# What Height are You Reel Mowing Your Cool Season Grass?



## Michael303 (Jun 12, 2017)

I just started reel mowing my *** with my new-to-me JD 180. I've started at 1" but my electric rotary can go about that low so I"m going to start taking it lower.

I'm curious what height other reel mowers are mowing at. Have you settled on a particular height or do you jump around a bit? Do you find it look best or easier to manage at a particular height?


----------



## Shindoman (Apr 22, 2018)

For the last couple years I mowed at 3/4". It looked good but I always wanted a lower firmer look. My Caltrimmer wouldn't do well cutting any lower but now with a proper greens mower I'm at 1/2" and hopefully I'll get the look I want.
I know nothing about KBG but how low can you go with it.


----------



## zeus201 (Aug 30, 2017)

Little under 3/4". Tried 1/2" for a couple mows but lawn didn't look as good.

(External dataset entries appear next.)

This is an optimization exercise on Yosys and OpenROAD, whose aim is small area and a short achievable clock period, not a production implementation. Only simulation tests tie the RTL to the original design; equivalence was not proved. No activity file was given, so power comes from the tool's default toggle rates.

==> xenon: inputs <==
==> flow/design.v <==
module rslt_writer #(
  parameter int DATA_WIDTH      = 16,
  parameter int COL_WIDTH       = 8,
  parameter int ROW_WIDTH       = 8,
  parameter int RSLT_ADDR_WIDTH = 12,
  parameter int POOL_BUF_DEPTH  = 128
) (
  input  logic                       clk,
  input  logic                       reset,
  input  logic                       start,
  input  logic                       pool_en,
  input  logic                       relu_en,
  input  logic [COL_WIDTH-1:0]       result_cols,
  input  logic [ROW_WIDTH-1:0]       result_rows,
  input  logic [RSLT_ADDR_WIDTH-1:0] base_addr,
  input  logic                       pix_valid,
  input  logic [DATA_WIDTH-1:0]      pix_data,
  output logic                       rslt_we,
  output logic [RSLT_ADDR_WIDTH-1:0] rslt_addr,
  output logic [DATA_WIDTH-1:0]      rslt_wdata,
  output logic                       busy,
  output logic                       done,
  output logic                       err_extra
);
  localparam int DW = DATA_WIDTH;
  logic                       start_d;
  logic                       pool_q;
  logic                       relu_q;
  logic [COL_WIDTH-1:0]       cols_q;
  logic [COL_WIDTH-1:0]       col_left;    
  logic [ROW_WIDTH-1:0]       row_left;    
  logic                       rpar;        
  logic signed [DW-1:0]       h_q;         
  logic                       first;       
  logic                       shift_q;
  logic                       idle;
  logic                       arm;
  logic                       run_acc;     
  logic                       lc, lr;      
  logic                       cpar;        
  logic                       wr_run;      
  logic                       a_lc, a_lr;  
  logic                       a_wr;        
  logic                       e_relu;
  logic [COL_WIDTH-1:0]       cl_dec;
  logic signed [DW-1:0]       x;
  logic signed [DW-1:0]       xr;
  logic signed [DW-1:0]       lb;
  logic signed [DW-1:0]       a;
  logic signed [DW-1:0]       pw;
  always_comb begin
    idle    = ~busy & ~done;
    arm     = idle & start & ~start_d;
    run_acc = busy & start & pix_valid;
    lc      = (col_left == '0);
    lr      = (row_left == '0);
    cpar    = cols_q[0] ^ col_left[0];
    cl_dec  = lc ? cols_q : col_left - 1'b1;
    wr_run  = run_acc & (~pool_q | (cpar & rpar));
    a_lc    = (result_cols == '0);
    a_lr    = (result_rows == '0);
    a_wr    = pix_valid & ~pool_en;
    e_relu  = arm ? relu_en : relu_q;
  end
  logic [6:0] g;    
  logic [64*DW-1:0] seg6;
  logic [32*DW-1:0] seg5;
  logic [16*DW-1:0] seg4;
  logic [8*DW-1:0]  seg3;
  logic [4*DW-1:0]  seg2;
  logic [2*DW-1:0]  seg1;
  logic [DW-1:0]    seg0;
  logic [DW-1:0]    in6, in5, in4, in3, in2, in1, in0, inf;
  always_comb begin
    in6 = h_q;
    in5 = g[6] ? seg6[64*DW-1 -: DW] : in6;
    in4 = g[5] ? seg5[32*DW-1 -: DW] : in5;
    in3 = g[4] ? seg4[16*DW-1 -: DW] : in4;
    in2 = g[3] ? seg3[8*DW-1  -: DW] : in3;
    in1 = g[2] ? seg2[4*DW-1  -: DW] : in2;
    in0 = g[1] ? seg1[2*DW-1  -: DW] : in1;
    inf = g[0] ? seg0                : in0;
  end
  always_ff @(posedge clk) begin
    if (shift_q) begin
      seg6 <= {seg6[63*DW-1:0], in6};
      seg5 <= {seg5[31*DW-1:0], in5};
      seg4 <= {seg4[15*DW-1:0], in4};
      seg3 <= {seg3[7*DW-1:0],  in3};
      seg2 <= {seg2[3*DW-1:0],  in2};
      seg1 <= {seg1[DW-1:0],    in1};
      seg0 <= in0;
      lb   <= inf;
    end
  end
  function automatic logic sgt(input logic [DW-1:0] a,
                               input logic [DW-1:0] b);
    logic [DW-1:0] ua, ub, gt, eq;
    integer w, i;
    begin
      ua = {~a[DW-1], a[DW-2:0]};
      ub = {~b[DW-1], b[DW-2:0]};
      gt = ua & ~ub;
      eq = ~(ua ^ ub);
      for (w = 1; w < DW; w = w * 2)
        for (i = 0; i + w < DW; i = i + 2 * w) begin
          gt[i] = gt[i + w] | (eq[i + w] & gt[i]);
          eq[i] = eq[i + w] & eq[i];
        end
      sgt = gt[0];
    end
  endfunction
  logic x_gt_lb, x_gt_h, lb_gt_h;
  always_comb begin
    x       = $signed(pix_data);
    xr      = (e_relu & x[DW-1]) ? '0 : x;
    x_gt_lb = sgt(x, lb);
    x_gt_h  = sgt(x, h_q);
    lb_gt_h = sgt(lb, h_q);
    a       = lb_gt_h ? lb : h_q;
    pw      = (x_gt_lb & x_gt_h) ? x : a;
  end
  always_ff @(posedge clk) begin
    if (arm) begin
      pool_q <= pool_en;
      relu_q <= relu_en;
      cols_q <= result_cols;
      g      <= 7'((result_cols - 1'b1) >> 1);
    end
    if (arm) begin
      col_left <= (pix_valid & ~a_lc) ? result_cols - 1'b1 : result_cols;
      row_left <= (pix_valid & a_lc) ? result_rows - 1'b1 : result_rows;
      rpar     <= pix_valid & a_lc;
    end else if (run_acc) begin
      col_left <= cl_dec;
      if (lc)
        row_left <= row_left - 1'b1;
      rpar     <= rpar ^ lc;
    end
    shift_q <= run_acc & pool_q & cpar;
    if (pix_valid)
      h_q <= (cpar & ~arm) ? (x_gt_h ? x : h_q) : xr;
    if (arm)
      first <= ~a_wr;
    else if (wr_run)
      first <= 1'b0;
  end
  always_ff @(posedge clk or negedge reset) begin
    if (!reset) begin
      start_d    <= 1'b0;
      rslt_we    <= 1'b0;
      rslt_addr  <= '0;
      rslt_wdata <= '0;
      busy       <= 1'b0;
      done       <= 1'b0;
      err_extra  <= 1'b0;
    end else begin
      start_d <= start;
      if (arm) begin
        busy       <= ~(pix_valid & a_lc & a_lr);
        done       <= pix_valid & a_lc & a_lr;
        err_extra  <= 1'b0;
        rslt_we    <= a_wr;
        rslt_addr  <= base_addr;
      end else begin
        busy       <= busy & start & ~(pix_valid & lc & lr);
        done       <= (run_acc & lc & lr) | (done & start);
        err_extra  <= err_extra | (pix_valid & ~busy);
        rslt_we    <= wr_run;
        if (wr_run)
          rslt_addr <= rslt_addr + {{(RSLT_ADDR_WIDTH-1){1'b0}}, ~first};
      end
      rslt_wdata <= (~arm & pool_q) ? pw : xr;
    end
  end
endmodule
==> flow/flow/run.sh <==
#!/bin/bash
export CTS_ARGS="-sink_clustering_enable -repair_clock_nets -sink_clustering_size 25 -sink_clustering_max_diameter 60 -dont_use_dummy_load"
export PRE_IO_PLACEMENT_TCL="$PWD/flow/io.tcl"
sed -e 's/SETUP_SLACK_MARGIN=[0-9.]*/SETUP_SLACK_MARGIN=5.2 MATCH_CELL_FOOTPRINT=0/' standard.sh > standard_m.sh
bash standard_m.sh > standard.log 2>&1
==> flow/flow/io.tcl <==
# Keep every port but the clock on one stretch of the left edge, so the
# pixel inputs, the control inputs and the registered outputs sit close
# together and the short input-to-register and register-to-output paths
# stay short.
set names {}
foreach bt [[ord::get_db_block] getBTerms] {
  set n [$bt getName]
  if {$n ne "clk"} { lappend names $n }
}
set_io_pin_constraint -pin_names $names -region left:100-250
==> flow/standard.sh <==
#!/bin/bash
# synth_recipe.tcl (not shown) runs the flow's synth.tcl, then flattens the netlist and writes it again
# the make line also repeats each setting of config.mk as NAME=value (left out here)
make -C /OpenROAD-flow-scripts/flow DESIGN_CONFIG=/design/flow/config.mk WORK_HOME=/design/flow/orfs CLKGATE_MAP_FILE= SYNTH_SCRIPT=/design/flow/synth_recipe.tcl "${@:-finish}"
==> flow/config.mk <==
export PLATFORM = sky130hd
export DESIGN_NAME = rslt_writer
export DESIGN_NICKNAME = rslt_writer
export VERILOG_FILES = /design/flow/design.v
export SDC_FILE = /design/flow/constraint.sdc
export NUM_CORES = 4
export LEC_CHECK = 0
export CAP_MARGIN = 20
export CORE_MARGIN = 2
export CORE_UTILIZATION = 60
export SETUP_SLACK_MARGIN = 5
export SLEW_MARGIN = 20
export TNS_END_PERCENT = 100
==> flow/constraint.sdc <==
create_clock -name core_clock -period 8.0 [get_ports {clk}]
set_input_delay 1.6000 -clock core_clock [delete_from_list [all_inputs] [get_ports {clk}]]
set_output_delay 1.6000 -clock core_clock [all_outputs]
set_load 0.01 [all_outputs]
==> inputs of harbor, as changes to xenon <==
==> flow/flow/run.sh (replaced) <==
#!/bin/bash
export CTS_ARGS="-sink_clustering_enable -repair_clock_nets -sink_clustering_size 25 -sink_clustering_max_diameter 60 -dont_use_dummy_load"
sed -e 's/SETUP_SLACK_MARGIN=[0-9.]*/SETUP_SLACK_MARGIN=5.2 MATCH_CELL_FOOTPRINT=0/' standard.sh > standard_m.sh
bash standard_m.sh > standard.log 2>&1
CORE_UTILIZATION = 50   (was 60)
removed: flow/flow/io.tcl
==> inputs of juniper, as changes to xenon <==
--- a/flow/design.v
+++ b/flow/design.v
@@ -32,16 +32,19 @@
   logic                       rpar;        
   logic signed [DW-1:0]       h_q;         
-  logic                       first;       
+  logic signed [DW-1:0]       s_q;         
   logic                       shift_q;
   logic                       idle;
   logic                       arm;
-  logic                       run_acc;     
-  logic                       lc, lr;      
-  logic                       cpar;        
-  logic                       wr_run;      
-  logic                       a_lc, a_lr;  
-  logic                       a_wr;        
+  logic                       accept;
+  logic                       e_pool;
   logic                       e_relu;
-  logic [COL_WIDTH-1:0]       cl_dec;
+  logic [COL_WIDTH-1:0]       e_cols;
+  logic [COL_WIDTH-1:0]       e_cl;
+  logic [ROW_WIDTH-1:0]       e_rl;
+  logic                       cpar;
+  logic                       e_rpar;
+  logic                       last_col;
+  logic                       last_px;
+  logic                       do_wr;
   logic signed [DW-1:0]       x;
   logic signed [DW-1:0]       xr;
@@ -50,16 +53,17 @@
   logic signed [DW-1:0]       pw;
   always_comb begin
-    idle    = ~busy & ~done;
-    arm     = idle & start & ~start_d;
-    run_acc = busy & start & pix_valid;
-    lc      = (col_left == '0);
-    lr      = (row_left == '0);
-    cpar    = cols_q[0] ^ col_left[0];
-    cl_dec  = lc ? cols_q : col_left - 1'b1;
-    wr_run  = run_acc & (~pool_q | (cpar & rpar));
-    a_lc    = (result_cols == '0);
-    a_lr    = (result_rows == '0);
-    a_wr    = pix_valid & ~pool_en;
-    e_relu  = arm ? relu_en : relu_q;
+    idle     = ~busy & ~done;
+    arm      = idle & start & ~start_d;
+    accept   = pix_valid & (arm | (busy & start));
+    e_pool   = arm ? pool_en     : pool_q;
+    e_relu   = arm ? relu_en     : relu_q;
+    e_cols   = arm ? result_cols : cols_q;
+    e_cl     = arm ? result_cols : col_left;
+    e_rl     = arm ? result_rows : row_left;
+    cpar     = ~arm & (cols_q[0] ^ col_left[0]);
+    e_rpar   = ~arm & rpar;
+    last_col = (e_cl == '0);
+    last_px  = last_col & (e_rl == '0);
+    do_wr    = accept & (~e_pool | (cpar & e_rpar));
   end
   logic [6:0] g;    
@@ -73,5 +77,5 @@
   logic [DW-1:0]    in6, in5, in4, in3, in2, in1, in0, inf;
   always_comb begin
-    in6 = h_q;
+    in6 = s_q;
     in5 = g[6] ? seg6[64*DW-1 -: DW] : in6;
     in4 = g[5] ? seg5[32*DW-1 -: DW] : in5;
@@ -128,21 +132,17 @@
       g      <= 7'((result_cols - 1'b1) >> 1);
     end
-    if (arm) begin
-      col_left <= (pix_valid & ~a_lc) ? result_cols - 1'b1 : result_cols;
-      row_left <= (pix_valid & a_lc) ? result_rows - 1'b1 : result_rows;
-      rpar     <= pix_valid & a_lc;
-    end else if (run_acc) begin
-      col_left <= cl_dec;
-      if (lc)
-        row_left <= row_left - 1'b1;
-      rpar     <= rpar ^ lc;
+    if (accept) begin
+      col_left <= last_col ? e_cols : e_cl - 1'b1;
+      row_left <= last_col ? e_rl - 1'b1 : e_rl;
+      rpar     <= e_rpar ^ last_col;
+    end else begin
+      col_left <= e_cl;
+      row_left <= e_rl;
+      rpar     <= e_rpar;
     end
-    shift_q <= run_acc & pool_q & cpar;
+    shift_q <= accept & e_pool & cpar;
+    s_q <= x_gt_h ? x : h_q;
     if (pix_valid)
-      h_q <= (cpar & ~arm) ? (x_gt_h ? x : h_q) : xr;
-    if (arm)
-      first <= ~a_wr;
-    else if (wr_run)
-      first <= 1'b0;
+      h_q <= xr;
   end
   always_ff @(posedge clk or negedge reset) begin
@@ -157,19 +157,16 @@
     end else begin
       start_d <= start;
-      if (arm) begin
-        busy       <= ~(pix_valid & a_lc & a_lr);
-        done       <= pix_valid & a_lc & a_lr;
-        err_extra  <= 1'b0;
-        rslt_we    <= a_wr;
-        rslt_addr  <= base_addr;
-      end else begin
-        busy       <= busy & start & ~(pix_valid & lc & lr);
-        done       <= (run_acc & lc & lr) | (done & start);
-        err_extra  <= err_extra | (pix_valid & ~busy);
-        rslt_we    <= wr_run;
-        if (wr_run)
-          rslt_addr <= rslt_addr + {{(RSLT_ADDR_WIDTH-1){1'b0}}, ~first};
-      end
-      rslt_wdata <= (~arm & pool_q) ? pw : xr;
+      busy    <= (arm | (busy & start)) & ~(accept & last_px);
+      done    <= (accept & last_px) | (done & start);
+      if (arm)
+        err_extra <= 1'b0;
+      else if (pix_valid & (idle | done))
+        err_extra <= 1'b1;
+      rslt_we    <= do_wr;
+      if (arm)
+        rslt_addr <= do_wr ? base_addr : base_addr - 1'b1;
+      else if (do_wr)
+        rslt_addr <= rslt_addr + 1'b1;
+      rslt_wdata <= e_pool ? pw : xr;
     end
   end
==> flow/run.sh (new file) <==
#!/bin/bash
# synth_recipe.tcl (not shown) runs the flow's synth.tcl, then flattens the netlist and writes it again
# the make line also repeats each setting of config.mk as NAME=value (left out here)
make -C /OpenROAD-flow-scripts/flow DESIGN_CONFIG=/design/flow/config.mk WORK_HOME=/design/flow/orfs CLKGATE_MAP_FILE= SYNTH_SCRIPT=/design/flow/synth_recipe.tcl finish
CORE_UTILIZATION = 35   (was 60)
CTS_CLUSTER_SIZE = 22   (was unset)
TNS_END_PERCENT = 20   (was 100)
removed: flow/flow/run.sh
removed: flow/flow/io.tcl
removed: flow/standard.sh
==> notes <==
First-iteration DRC count, lowest first: xenon, harbor, juniper. Critical path depth is the same in juniper and harbor. Sequential cell count: juniper is higher than xenon (15). Non-clock buffer count, highest first: xenon, harbor, juniper. In juniper the global-route usage is lower than in xenon, by 6.3 points. Against juniper, the hold slack of harbor is worse by 15 ps. The highest total power belongs to juniper, the lowest to harbor.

PGR is a must when mowing low imo.


----------



## OnyxsLawn (Mar 15, 2018)

Just dropped down to 3/4" and will probably leave it there for a long time. From what I've seen much closer to 1/2" and KBG starts to lose that deep green and good stripes.


----------



## Pete1313 (May 3, 2017)

This has always been a struggle for me. The shorter ~1/2" HOC feels so good, but the longer ~1" reel mowed HOC stripes so well and looks so good. I'm currently at 3/4" which is a good compromise, but can't guarantee I'll be there all season.


----------



## Michael303 (Jun 12, 2017)

Pete1313 said:


> This has always been a struggle for me. The shorter ~1/2" HOC feels so good, but the longer ~1" reel mowed HOC stripes so well and looks so good. I'm currently at 3/4" which is a good compromise, but can't guarantee I'll be there all season.

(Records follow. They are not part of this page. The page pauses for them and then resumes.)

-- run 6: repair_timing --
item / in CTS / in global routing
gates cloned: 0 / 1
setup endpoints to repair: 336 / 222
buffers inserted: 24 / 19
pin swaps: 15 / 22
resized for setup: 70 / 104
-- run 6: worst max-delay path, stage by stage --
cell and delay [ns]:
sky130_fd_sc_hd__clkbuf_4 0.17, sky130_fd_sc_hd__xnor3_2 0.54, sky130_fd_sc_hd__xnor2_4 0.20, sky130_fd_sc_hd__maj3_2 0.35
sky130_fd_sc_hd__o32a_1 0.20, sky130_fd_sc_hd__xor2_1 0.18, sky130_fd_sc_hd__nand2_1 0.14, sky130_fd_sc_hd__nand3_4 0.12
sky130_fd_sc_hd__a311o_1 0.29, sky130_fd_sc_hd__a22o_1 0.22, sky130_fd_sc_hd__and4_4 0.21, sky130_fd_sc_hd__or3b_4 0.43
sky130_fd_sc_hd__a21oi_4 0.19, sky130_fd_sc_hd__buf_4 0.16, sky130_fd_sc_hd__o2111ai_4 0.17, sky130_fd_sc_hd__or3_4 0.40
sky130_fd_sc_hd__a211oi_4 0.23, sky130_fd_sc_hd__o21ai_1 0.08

How often do you change height and how does the turf handle it?


----------



## Pete1313 (May 3, 2017)

@Michael303, not too often but it happens. The grass handles the small changes well.


----------



## blorge (Mar 22, 2018)

In Colorado I have been mowing at 1" late last year and the beginning of this year. The last few mows I am at 3/4" and it seems to be handling it really well.


----------



## alpine0000 (Jul 25, 2017)

.7"... My lawn last year didnt like .5", but I killed it off and used a different variety of grass, so I might creep back down to .5" again. I'm going to try .6 or .65" next week and see how it likes that for a few weeks.


----------



## NJ-lawn (Jun 25, 2018)

This maybe a silly question but what do you guys do in the fall with leaves? Mulch mow with the rotary? I would think at some point in fall you mainly use the rotary?


----------



## g-man (Jun 15, 2017)

Mulch mow with rotary. Then reel mow.


----------